Find parametric equations for the line through P1 and P2 and also for the line segment joining those points. Also find the conditions for the parametric equations.

a) P1(0, 2) and P2(-4,-4)

b) P1(7,-3,9) and P2(7, -3, 1)

Homework Equations



Equation of a line (Vector Form): ## \vec r = \vec r_0 + t\vec v ##[/B]

The Attempt at a Solution


[/B]
I've already solved the problem, my issue just lies in finding the conditions for the parametric equations as well.

a) x = -4t, y = 2 - 6t

b) x = 7, y = -3, z = 9 - 8t

Wouldn't the parametric equation work from ## -\infty ≤ t ≤ \infty ##

I see no reason why some parallel direction vector wouldn't be able to be multiplied by some scalar to equal the line vector. Any multiple, negative or positive should be able to give me any line that passes through those points.
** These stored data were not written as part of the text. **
[src/rtl/imem_responder.sv]
// Instruction-memory responder: turns PC fetch requests into ordered
// {pc, inst, err} responses through a sync SRAM and a 3-entry FIFO.
//
// Ports:
//   clk, rst_n           clock, async active-low reset
//   req_valid/req_ready  fetch request handshake, req_addr = PC
//   flush                discard all buffered and inflight fetches
//   rsp_valid/rsp_ready  response handshake; rsp_pc/rsp_inst/rsp_err
//   mem_en/mem_addr      SRAM read port, mem_rdata one cycle later
module imem_responder #(
  parameter int IDX_W = 12
) (
  input  logic             clk,
  input  logic             rst_n,
  input  logic             req_valid,
  output logic             req_ready,
  input  logic [31:0]      req_addr,
  input  logic             flush,
  output logic             rsp_valid,
  input  logic             rsp_ready,
  output logic [31:0]      rsp_pc,
  output logic [31:0]      rsp_inst,
  output logic             rsp_err,
  output logic             mem_en,
  output logic [IDX_W-1:0] mem_addr,
  input  logic [31:0]      mem_rdata
);

  localparam int DEPTH = 3;

  logic [31:0] r_pc   [DEPTH];
  logic [31:0] r_inst [DEPTH];
  logic        r_err  [DEPTH];
  logic [1:0]  r_rd;
  logic [1:0]  r_wr;
  logic [1:0]  r_count;

  // Slot for the request accepted last cycle; faulting requests
  // ride along too so ordering and N+2 timing stay uniform.
  logic        r_inf_vld;
  logic [31:0] r_inf_pc;
  logic        r_inf_err;

  logic        w_fault;
  logic [2:0]  w_occ;
  logic        w_ready;
  logic        w_acc;
  logic        w_push;
  logic        w_pop;
  logic [31:0] w_push_inst;

  assign w_fault = (req_addr[1:0] != 2'b00) ||
                   (req_addr[31:IDX_W+2] != '0);

  // The inflight slot counts as occupied so a push can never
  // land on a full FIFO.
  assign w_occ   = {1'b0, r_count} + {2'b00, r_inf_vld};
  assign w_ready = rst_n && !flush && (w_occ < 3'd3);
  assign w_acc   = req_valid && w_ready;

  assign req_ready = w_ready;
  assign mem_en    = w_acc && !w_fault;
  assign mem_addr  = req_addr[IDX_W+1:2];

  assign w_push      = r_inf_vld && !flush;
  assign w_pop       = (r_count != 2'd0) && rsp_ready && !flush;
  assign w_push_inst = r_inf_err ? 32'h0 : mem_rdata;

  assign rsp_valid = (r_count != 2'd0);
  assign rsp_pc    = rsp_valid ? r_pc[r_rd]   : 32'h0;
  assign rsp_inst  = rsp_valid ? r_inst[r_rd] : 32'h0;
  assign rsp_err   = rsp_valid ? r_err[r_rd]  : 1'b0;

  function automatic logic [1:0] inc(input logic [1:0] p);
    return (p == 2'd2) ? 2'd0 : p + 2'd1;
  endfunction

  always_ff @(posedge clk or negedge rst_n) begin
    if (!rst_n) begin
      r_inf_vld <= 1'b0;
      r_inf_pc  <= 32'h0;
      r_inf_err <= 1'b0;
    end else begin
      r_inf_vld <= w_acc;
      if (w_acc) begin
        r_inf_pc  <= req_addr;
        r_inf_err <= w_fault;
      end
    end
  end

  always_ff @(posedge clk or negedge rst_n) begin
    if (!rst_n) begin
      r_rd    <= 2'd0;
      r_wr    <= 2'd0;
      r_count <= 2'd0;
      for (int i = 0; i < DEPTH; i++) begin
        r_pc[i]   <= 32'h0;
        r_inst[i] <= 32'h0;
        r_err[i]  <= 1'b0;
      end
    end else if (flush) begin
      r_rd    <= 2'd0;
      r_wr    <= 2'd0;
      r_count <= 2'd0;
    end else begin
      if (w_push) begin
        r_pc[r_wr]   <= r_inf_pc;
        r_inst[r_wr] <= w_push_inst;
        r_err[r_wr]  <= r_inf_err;
        r_wr         <= inc(r_wr);
      end
      if (w_pop) begin
        r_rd <= inc(r_rd);
      end
      r_count <= r_count + {1'b0, w_push} - {1'b0, w_pop};
    end
  end

endmodule

[config.mk]
export PLATFORM = sky130hd
export DESIGN_NAME = imem_responder
export DESIGN_NICKNAME = d
export VERILOG_FILES = /design/src/rtl/imem_responder.sv
export SDC_FILE = /design/constraint.sdc
export NUM_CORES = 1
export LEC_CHECK = 0
export CAP_MARGIN = 20
export CORE_UTILIZATION = 55
export DETAILED_ROUTE_END_ITERATION = 10
export GPL_ROUTABILITY_DRIVEN = 0
export MAX_ROUTING_LAYER = met4
export PLACE_DENSITY = 0.81
export SLEW_MARGIN = 25
export SYNTH_ARGS = -nofsm -noshare
export SYNTH_HDL_FRONTEND = slang
export SYNTH_SLANG_ARGS = --single-unit
export TNS_END_PERCENT = 100
[constraint.sdc]
create_clock -name clk -period 2.5 [get_ports clk]
set_clock_uncertainty 0.05 [all_clocks]
set_input_delay 0.5 -clock clk [delete_from_list [all_inputs] [get_ports clk]]
set_output_delay 0.5 -clock clk [all_outputs]
set_load 0.1 [all_outputs]
==> results.ini, run 1 <==
[flow_run]
maxCapViolations = 0

[die]
dieHeight_um = 142
die_area_um2 = 20100
dieWidth_um = 142
coreArea_um2 = 18900
io_pins = 149
start_util = 0.569
rows = 50

[routing]
wl_per_cell_um = 19.8
wl_met2_mm = 13.9
ant_nets = 0
drt_wl_total_mm = 27.5
wl_met1_mm = 11.6
maxUsedRoutingLayer = met4
dr.pass1.iters = 5
drc_errors = 0
drt_iter0_drc = 429
wl_met3_mm = 1.19
viasPerCell = 5.66
vias = 7892

[cts]
cts_root_buf = clkbuf_16
cts.clk_slew.worst_paths_ns = 0.06
numCtsBuffers = 25
cts_buffer_depth = 3
cts_tree = built
clock_sinks = 235
htreeDepth = 1
clkLatencyLatePin_ns = 0.52

[grt]
grt_overflow_total = 0
grt_pass1_wl_mm = 41.4
grt_use_total = 0.271
grt_max_degree = 148
grt_pass1_vias = 7953
antenna_found_initial = 0

[timing]
finalMaxSlewViolations = 0
fin_setup_tns_ns = -7.05
slew_headroom = 0.451
finalSetupViolations = 66
rsz0062_at_grt = true
hold_violations = 0
min_period_over_period = 1.08
fin_ws_ns = -0.199
worst_pin_slew_ns = 0.823
hold_ws_ns = 0.352
fmax_mhz = 371
period_minus_slack_ns = 2.70

[synth]
synthFlopType = dfrtp_1
yosysWarnings = 0
synthTopCellsByCount = 235 x dfrtp_1, 165 x nand2_1, 98 x mux2_2
synth_area_leaders = dfrtp_1 55%, mux2_2 10%, mux2i_1 6.2%
synth_most_common_cell = dfrtp_1
synth_top_family_by_area = multiplexers
synth_simple_gate_area_frac = 0.129
ys_ff_latch = 235
synth_edf_count = 0
synth-xor-area-share = 0.00163
synth_top_area_frac = 0.547
syn_inst = 976
ys_seq_area_frac = 0.547
synth_compound_area_frac = 0.0786
synth_cell_type_count = 33
yosys.area.top_type = dfrtp_1
synthAdderAreaFrac = 0.00466
muxShareOfSynthArea = 0.199
async_flop_share = 1.00
synth_fp_nets = 1049
synth.avg_cell_area_um2 = 11.0
synth_area_um2 = 10700

[setup_path]
worst-path-max-fanout = 13
r2r_setup_slack_ns = 0.53
crit_start = r_rd[0]
required_ns = 1.95
timing.rr.start = r_count[0]
crit_arrival_ns = 2.15
endpoint = rsp_pc[1]
end_kind = primary output
timing.rr.end = r_count[1]
start_kind = flop
reg2regPathDepth = 8
crit_type = reg -> out

[final_layout]
drive_above_1_share = 0.392
n_antenna_cell = 0
nets = 1191
area_growth_pct = 44.5
fin_area_um2 = 15500

[placed_design]
dp_slack_ns = -0.0540
io_buffers = 148
hpwl_mm = 15.8
placed_area_um2 = 14100

[outcome]
status = complete, but fails checks
violations = setup timing

[hold_path]
hold_path.class = in -> async

[power]
power_density_nw_per_um2 = 687
ir_drop_mv = 0.611
p_leak_nw = 6.35

==> critical path, cell delays in order, from the launching register on <==
cell	delay, ns
dfrtp_4	0.56
buf_6	0.21
mux2i_1	0.13
or2_2	0.33
a21oi_4	0.19
buf_12	0.20
==> state kept, by name (all words and copies together) (netlist names) <==
register / count
r_inst: 96
r_err: 3
r_wr: 2
r_inf_err: 1
r_rd: 2
r_pc: 96
r_count: 2
r_inf_pc: 32
r_inf_vld: 1
==> metal layers <==
layer,global-route usage,up-vias
met3,0.0290,65
met4,0.0640,0
li1,-,3593
met1,0.349,3979
met2,0.463,255
met5,-,-
==> cells in the final DEF (no fill, tap or decap), types with 3 or more instances in the layout <==
| cell | netlist | final |
|---|---|---|
| dfrtp_1 | 235 | 231 |
| nand2_1 | 165 | 131 |
| mux2_2 | 98 | 98 |
| buf_12 | 0 | 98 |
| o21ai_0 | 78 | 78 |
| clkdlybuf4s50_1 | 0 | 67 |
| mux2i_1 | 66 | 66 |
| a21oi_4 | 0 | 65 |
| or2_4 | 0 | 50 |
| nand2b_1 | 34 | 34 |
| nand2_2 | 0 | 33 |
| mux2_1 | 33 | 33 |
| clkbuf_16 | 0 | 30 |
| o21ai_1 | 19 | 19 |
| buf_4 | 15 | 16 |
| or2_2 | 65 | 15 |
| clkinv_2 | 0 | 7 |
| buf_6 | 4 | 7 |
| nor2_1 | 6 | 4 |
| nor4_1 | 5 | 4 |
| clkbuf_8 | 0 | 4 |
| clkbuf_1 | 37 | 4 |
| inv_1 | 3 | 3 |
| a21oi_1 | 68 | 3 |
| dfrtp_2 | 0 | 3 |
==> how the worst min path moves through the flow <==
stage	start	endpoint	slack [ns]	cells after the start
global route	rst_n	r_pc[4]	0.34	2
detailed placement	rst_n	r_err[0]	0.28	1
CTS	rst_n	r_err[0]	0.32	2
finish	rst_n	r_err[0]	0.35	2
global placement	rst_n	r_err[0]	0.28	1
floorplan	rst_n	r_count[0]	0.15	0
==> timing repair <==
action                     4_1_cts  5_1_grt
hold endpoints to repair        13        0
hold buffers                     1        0
setup endpoints to repair       67       68
cloned                           0        8
setup buffers                    2        2
gates resized for setup         13      103
pin swaps                        3        2
==> per-stage QoR <==
step,power [mW],utilization,instances
4_1_cts,10.5,0.794,1383
3_5_place_dp,6.88,0.747,1337
6_report,10.7,0.821,1394
2_1_floorplan,6.10,-,976
3_3_place_gp,6.79,0.747,1337
5_1_grt,11.0,0.821,1394
==> cell families (layout without fill, tap and decap cells) <==
| logic type | count (synthesis) | in the layout |
|---|---|---|
| adders and majority gates | 4 | 4 |
| AOI/OAI and AO/OA | 167 | 167 |
| DFF | 235 | 235 |
| xor gates and xnor gates | 2 | 2 |
| buffers and inverters | 84 | 242 |
| and+or+nand+nor | 287 | 287 |
| muxes | 197 | 197 |
==> where the power goes <==
part	switching, mW	leakage (nW)	internal (mW)
Combinational	1.32	2.84	1.14
Sequential	0.310	3.11	4.26
Clock	1.48	0.402	2.15
Total	3.11	6.35	7.55
==> layout make-up <==
type | instances | area, µm²
clock buffer | 33 | 696
clock inverter | 10 | 104
fill | 1050 | 3380
inverter | 3 | 11.3
multi-input combinational | 657 | 5480
sequential | 235 | 5890
tap | 260 | 325
timing repair buffer | 196 | 3010
Power figures use the tool's default switching activity.
==> run 2, diff against run 1 <==
- CTS_CLUSTER_DIAMETER: default -> 40
==> results.ini, run 2 (synthesis gave the netlist of run 1 again) <==
[power]
p_int_mw = 8.37  ; +11%
power_frac_seq = 0.392  ; -0.037
sw_frac_of_total = 0.285  ; -0.00604
netSwitchingPower_mw = 3.34  ; +7.6%
p_leak_nw = 6.65  ; +4.7%
power_frac_clock = 0.399  ; +0.059
p_comb_frac = 0.209  ; -0.021
ir_drop_mv = 0.599  ; -1.8%
power_density_nw_per_um2 = 741  ; +7.9%

[die]
die_area_um2 = 20100  ; unchanged
dieWidth_um = 142  ; unchanged
start_util = 0.569  ; unchanged
io_pins = 149  ; unchanged
rows = 50  ; unchanged
coreArea_um2 = 18900  ; unchanged
dieHeight_um = 142  ; unchanged

[outcome]
status = complete, but fails checks
violations = setup timing

[cts]
htreeDepth = 2  ; +1
cts_root_buf = clkbuf_16
cts_tree = built
cts.clk_slew.worst_paths_ns = 0.05  ; about the same
cts_buffer_depth = 3  ; unchanged
numCtsBuffers = 34  ; +36%
clock_sinks = 235  ; unchanged
clkLatencyLatePin_ns = 0.50  ; -0.02 ns

[setup_path]
required_ns = 1.95  ; about the same
timing.rr.end = r_inf_pc[13]
timing.rr.start = r_count[0]
end_kind = primary output
r2r_setup_slack_ns = 0.40  ; -0.13 ns
reg2regPathDepth = 9  ; +1
crit_arrival_ns = 2.07  ; -0.08 ns
worst-path-max-fanout = 6  ; -7
start_kind = flop
crit_type = reg -> out

[placed_design]
dpl.cell_count = 1337  ; unchanged
hpwl_mm = 15.8  ; unchanged
io_buffers = 148  ; unchanged

[final_layout]
fin_cells = 1411  ; +1.2%
n_fill_cell = 982  ; -6.5%
drive_above_1_share = 0.392  ; -0.000583
final_cell_mix = 231 x dfrtp_1, 141 x nand2_1, 98 x mux2_2, 95 x buf_12, 78 x o21ai_0
area_growth_pct = 47.2
final_common_cell = dfrtp_1
nets = 1200  ; +0.76%
reg_top3 = r_inst x96, r_pc x96, r_inf_pc x32
n_antenna_cell = 0  ; unchanged

[timing]
hold_violations = 0  ; unchanged
fin_ws_ns = -0.123  ; +0.0762 ns
min_period_over_period = 1.05  ; -0.0305
fin_setup_tns_ns = -5.57  ; +1.48 ns
period_minus_slack_ns = 2.62  ; -0.0762 ns
finalMaxSlewViolations = 0  ; unchanged
fmax_mhz = 381  ; +2.9%
rsz0062_at_grt = true
slew_headroom = 0.451  ; about the same
worst_pin_slew_ns = 0.823  ; +0.0000257 ns
finalSetupViolations = 66  ; unchanged

[grt]
grt_overflow_total = 0  ; unchanged
antenna_found_initial = 0  ; unchanged
grt_pass1_wl_mm = 44.6  ; +7.8%
grt_use_total = 0.297  ; +0.0263
grt_pass1_vias = 8465  ; +6.4%
grt_max_degree = 148  ; unchanged

[routing]
wl_per_cell_um = 20.2  ; +2.0%
drt_wl_total_mm = 28.4  ; +3.2%
drt_iter0_drc = 442  ; +3.0%
vias = 8027  ; +1.7%
dr.pass1.iters = 5  ; unchanged
drc_errors = 0  ; unchanged
ant_nets = 0  ; unchanged
viasPerCell = 5.69  ; +0.49%

[hold_path]
hold_path.class = in -> async

[flow_run]
maxCapViolations = 0  ; unchanged

[run 2: cell count changes in the layout (fill, tap and decap cells not counted), sizes merged]
| cell | delta |
|---|---|
| buf | +3 |
| inv | +3 |
| clkbuf | +11 |
[run 2: stage by stage]
step / worst slack, ns / cell area [µm²] / hold slack (ns) / power [mW] / utilization
3_5_place_dp: -0.0540 / 14100 / 0.283 / 6.88 / 0.747
4_1_cts: -0.142 / 15600 / 0.367 / 11.7 / 0.826
5_1_grt: -0.175 / 15800 / 0.378 / 12.1 / 0.837
3_3_place_gp: -0.0724 / 14100 / 0.281 / 6.79 / 0.747
6_report: -0.123 / 15800 / 0.385 / 11.7 / 0.837
2_1_floorplan: -0.440 / 11400 / 0.154 / 6.10 / -
[run 2: layer usage]
metal  wire, µm  vias up  track usage
met5          0        -            -
li1           -     3611            -
met2      14800      264        0.511
met1      11700     4099        0.369
met4        585        0       0.0792
met3       1360       53       0.0432
[run 2: worst max path at each step]
stage,depth (start not counted),end,from
floorplan,4,rsp_valid,r_count[0]
global placement,6,mem_en,req_addr[21]
detailed placement,6,mem_en,req_addr[21]
CTS,5,rsp_pc[12],r_rd[0]
global route,5,rsp_pc[9],r_rd[0]
finish,6,rsp_inst[11],r_rd[0]
[run 2: repair_timing]
item | in CTS | in global routing
hold endpoints to repair | 13 | 0
endpoints found under the setup margin | 67 | 68
buffers inserted | 6 | 0
cloned | 3 | 3
hold buffers | 1 | 0
resized for setup | 69 | 36
pin swaps | 4 | 11
[run 2: layout make-up]
type | count | area (µm²) | share of cell area
flip-flops and latches | 235 | 5890 | 0.372
multi-input cells | 657 | 5480 | 0.347
well taps | 260 | 325 | 0.0206
inverters | 3 | 11.3 | 0.000712
clock buffers | 47 | 991 | 0.0627
clock inverters | 13 | 134 | 0.00847
repair buffers | 196 | 2980 | 0.188
[run 2: power by group through the flow]
stage	clock network (mW)	logic (mW)	registers (mW)
floorplan	0	1.58	4.51
global placement	0	2.20	4.59
detailed placement	0	2.26	4.62
CTS	4.72	2.39	4.58
global route	4.91	2.58	4.64
finish	4.67	2.45	4.60
[run 2: worst max-delay path, stage by stage (launching register included)]
cell,delay [ns]
dfrtp_4,0.57
nor2b_4,0.23
buf_12,0.16
clkbuf_16,0.19
nand2_4,0.07
a21oi_4,0.17
buf_12,0.19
So am I correct in my assumption that the conditions should be from ## -\infty ≤ t ≤ \infty ##
For the lines through those two sets of points, yes, but the conditions they're asking about are for the line segments. For the first problem, if t = 0, you get point P2. What value of t (the parameter) gets you P1? All of the t values in between get you the rest of the points on that line segment.
 
Mark44 said:
For the lines through those two sets of points, yes, but the conditions they're asking about are for the line segments. For the first problem, if t = 0, you get point P2. What value of t (the parameter) gets you P1? All of the t values in between get you the rest of the points on that line segment.

I think I see what you mean... so we are just solving for t at each end of the line segment?
 
it is [0,1] for all t, any linear algebra book will have this fact in the first section.